However `ypwhich` returns a single line, my server's IP address. What do I need to do to tell my NIS server it is the master?


----------



## pboehmer (Jul 11, 2014)

The only thing running on your clients should be ypbind. rpc.yppasswdd is ran on the NIS server and ypbind on the client pushes the password change request to the server.  On FreeBSD clients, passwd on clients will detect and utilize NIS for password changes (passwd()).  The yppasswd command is for changing the NIS passwords when logged into the NIS  server, since this changes /var/yp/master.passwd and not /etc/master.passwd.  I cannot comment on the Linux passwd works in relation to NIS.


----------



## ethoms (Jul 13, 2014)

@pboehhmer: Thanks for clarifying these things.

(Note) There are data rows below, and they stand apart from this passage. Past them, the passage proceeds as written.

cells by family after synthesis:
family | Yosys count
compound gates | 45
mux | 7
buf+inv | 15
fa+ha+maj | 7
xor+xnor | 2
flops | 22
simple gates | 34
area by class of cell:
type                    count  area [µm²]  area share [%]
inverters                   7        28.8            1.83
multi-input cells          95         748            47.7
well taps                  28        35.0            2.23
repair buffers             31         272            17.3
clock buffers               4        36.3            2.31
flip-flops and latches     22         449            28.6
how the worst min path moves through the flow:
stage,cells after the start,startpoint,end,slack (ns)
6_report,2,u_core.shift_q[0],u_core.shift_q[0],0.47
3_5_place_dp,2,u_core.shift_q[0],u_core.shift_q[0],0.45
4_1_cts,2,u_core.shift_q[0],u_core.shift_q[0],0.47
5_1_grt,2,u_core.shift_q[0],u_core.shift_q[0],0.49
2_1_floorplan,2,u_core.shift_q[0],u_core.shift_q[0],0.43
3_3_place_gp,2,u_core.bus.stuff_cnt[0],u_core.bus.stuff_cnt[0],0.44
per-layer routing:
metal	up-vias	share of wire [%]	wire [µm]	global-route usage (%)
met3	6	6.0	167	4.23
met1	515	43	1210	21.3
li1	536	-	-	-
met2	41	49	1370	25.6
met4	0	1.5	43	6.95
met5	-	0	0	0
## src/rtl/rv64g_pkg.sv

```systemverilog
// Shared RV64G core definitions.
//   NUM_REGS   : architectural registers tracked by the scoreboards (32 int + 32 fp)
//   LOCK_CNT_W : default width of a per-register outstanding-writer counter
package rv64g_pkg;
  localparam int NUM_REGS   = 64;
  localparam int LOCK_CNT_W = 2;
endpackage

```

## src/rtl/reg_lock_counter.sv

```systemverilog
// One register's outstanding-writer counter.
//   clk_i/rst_i : clock, synchronous active-high reset
//   inc/dec     : add/remove one writer (both together cancel)
//   flush       : drop all writers; overrides inc/dec
//   sat         : counter is at its maximum value
//   nz          : counter is non-zero (current state)
//   nz_next     : counter will be non-zero after this edge
//   underflow   : single-cycle pulse, release seen while count is 0
module reg_lock_counter
  import rv64g_pkg::*;
#(
  parameter int CNT_W = LOCK_CNT_W
) (
  input  logic clk_i,
  input  logic rst_i,
  input  logic inc,
  input  logic dec,
  input  logic flush,
  output logic sat,
  output logic nz,
  output logic nz_next,
  output logic underflow
);
  logic [CNT_W-1:0] count, count_next;

  always_comb begin
    count_next = count;
    underflow  = 1'b0;
    if (flush) begin
      count_next = '0;
    end else if (inc && !dec) begin
      // Never wraps: the top refuses a set on a saturated, unreleased counter.
      count_next = count + 1'b1;
    end else if (dec && !inc) begin
      if (count != '0) count_next = count - 1'b1;
      else             underflow  = 1'b1;
    end
  end

  always_ff @(posedge clk_i) begin
    if (rst_i) count <= '0;
    else       count <= count_next;
  end

  assign sat     = &count;
  assign nz      = |count;
  assign nz_next = |count_next;
endmodule

```

## src/rtl/reg_lock_tracker.sv

```systemverilog
// Register scoreboard fed by the arbitration grant mask; releases on writeback
// and returns the lock vector to the grant checker.
//   clk_i/rst_i  : clock, synchronous active-high reset
//   set_valid_i  : lock request; set_ready_o gates acceptance
//   set_mask_i   : registers to lock
//   clr_valid_i  : writeback release; clr_mask_i registers to release
//   flush_i      : discard all locks (set/clr in the same cycle ignored)
//   locks_o      : registered lock vector
//   busy_o       : registered, any lock held
//   underflow_o  : sticky, release on an unlocked register
module reg_lock_tracker
  import rv64g_pkg::*;
#(
  parameter int CNT_W = LOCK_CNT_W
) (
  input  logic                clk_i,
  input  logic                rst_i,
  input  logic                set_valid_i,
  output logic                set_ready_o,
  input  logic [NUM_REGS-1:0] set_mask_i,
  input  logic                clr_valid_i,
  input  logic [NUM_REGS-1:0] clr_mask_i,
  input  logic                flush_i,
  output logic [NUM_REGS-1:0] locks_o,
  output logic                busy_o,
  output logic                underflow_o
);
  localparam int NR = NUM_REGS;

  logic [NR-1:0] sat, nz, nz_next, uf, clr_eff, inc, dec;
  logic          set_fire;

  assign clr_eff     = clr_valid_i ? clr_mask_i : '0;
  // A same-cycle release on a saturated register frees the slot it needs.
  assign set_ready_o = ~|(set_mask_i & sat & ~clr_eff);
  assign set_fire    = set_valid_i & set_ready_o;
  assign inc         = set_fire ? set_mask_i : '0;
  assign dec         = clr_eff;

  // x0 never holds a lock and never reports underflow.
  assign sat[0]     = 1'b0;
  assign nz[0]      = 1'b0;
  assign nz_next[0] = 1'b0;
  assign uf[0]      = 1'b0;

  for (genvar r = 1; r < NR; r++) begin : g_cnt
    reg_lock_counter #(.CNT_W(CNT_W)) u_cnt (
      .clk_i     (clk_i),
      .rst_i     (rst_i),
      .inc       (inc[r]),
      .dec       (dec[r]),
      .flush     (flush_i),
      .sat       (sat[r]),
      .nz        (nz[r]),
      .nz_next   (nz_next[r]),
      .underflow (uf[r])
    );
  end

  always_ff @(posedge clk_i) begin
    if (rst_i) begin
      locks_o     <= '0;
      busy_o      <= 1'b0;
      underflow_o <= 1'b0;
    end else begin
      locks_o     <= nz_next;
      busy_o      <= |nz_next;
      underflow_o <= underflow_o | (|uf);
    end
  end

  // Current-state non-zero flags are not needed outside the counters.
  logic unused_nz;
  assign unused_nz = ^nz;
endmodule
```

However, my testing for NIS takes place on a FreeBSD server and client first. Then I will move on to Slackware for the production clients. I don't have any problem with clients, thanks to your help.

I just can't get changes in /var/master.passwd to update when I issue `make my-domain`. I can only update maps by using `ypinit -m my-domain`. Is NIS borken on FreeBSD 10, I haven't tested it on earlier releases. I have no problem making a script that update /var/yp/master.passwd, but why isn't `make` picking up the changes?


----------



## pboehmer (Jul 14, 2014)

Instead of issuing `make my-domain`, have you tried just `make`?

From what I read above in your setup,  could you have an issue where user updates password from a NIS client machine and you overwrite that change when you update /var/yp/master.passwd on the NIS server?  I believe this is the reason why some people just symlink /etc/master.passwd to /var/yp/master.passwd.


----------



## ethoms (Jul 18, 2014)

Thanks again! Using just plain `make` works!

Updating passwords was not an issue. I didn't do that during my tests. I was trying to update passwords as a separate diagnostics test, because the `make my-domain` was not working. I do not need to update the passwords from client, from server is fine. Infact, I do not want users to be able to change their passwords.

So, it looks like the handbook needs a bit of improvment on the NIS section. I never thought to try just `make`.

As for sym-linking the /etc/master.passwd, I think this is a big security no-no. Also, I want to have local only users on the server. If I were a NIS developer, I would have made a simple solution; just have a blacklist file. Sym-link the /etc/master.passwd and have a blacklist files called something like /etc/master.passwd.blacklist /var/yp/master.passwd.blacklist.


----------